» **Exercise prompt**
Once you have read the listing below, write all of it out again exactly.
###
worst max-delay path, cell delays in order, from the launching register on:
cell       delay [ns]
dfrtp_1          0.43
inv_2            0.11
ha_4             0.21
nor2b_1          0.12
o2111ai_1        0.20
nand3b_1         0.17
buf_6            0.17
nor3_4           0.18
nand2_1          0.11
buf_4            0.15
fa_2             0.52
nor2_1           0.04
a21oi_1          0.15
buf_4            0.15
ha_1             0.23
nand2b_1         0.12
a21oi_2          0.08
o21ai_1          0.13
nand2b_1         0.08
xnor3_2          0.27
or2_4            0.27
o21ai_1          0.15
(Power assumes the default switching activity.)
###
» **Result of this exercise**
worst max-delay path, cell delays in order, from the launching register on:
cell       delay [ns]
dfrtp_1          0.43
inv_2            0.11
ha_4             0.21
nor2b_1          0.12
o2111ai_1        0.20
nand3b_1         0.17
buf_6            0.17
nor3_4           0.18
nand2_1          0.11
buf_4            0.15
fa_2             0.52
nor2_1           0.04
a21oi_1          0.15
buf_4            0.15
ha_1             0.23
nand2b_1         0.12
a21oi_2          0.08
o21ai_1          0.13
nand2b_1         0.08
xnor3_2          0.27
or2_4            0.27
o21ai_1          0.15
(Power assumes the default switching activity.)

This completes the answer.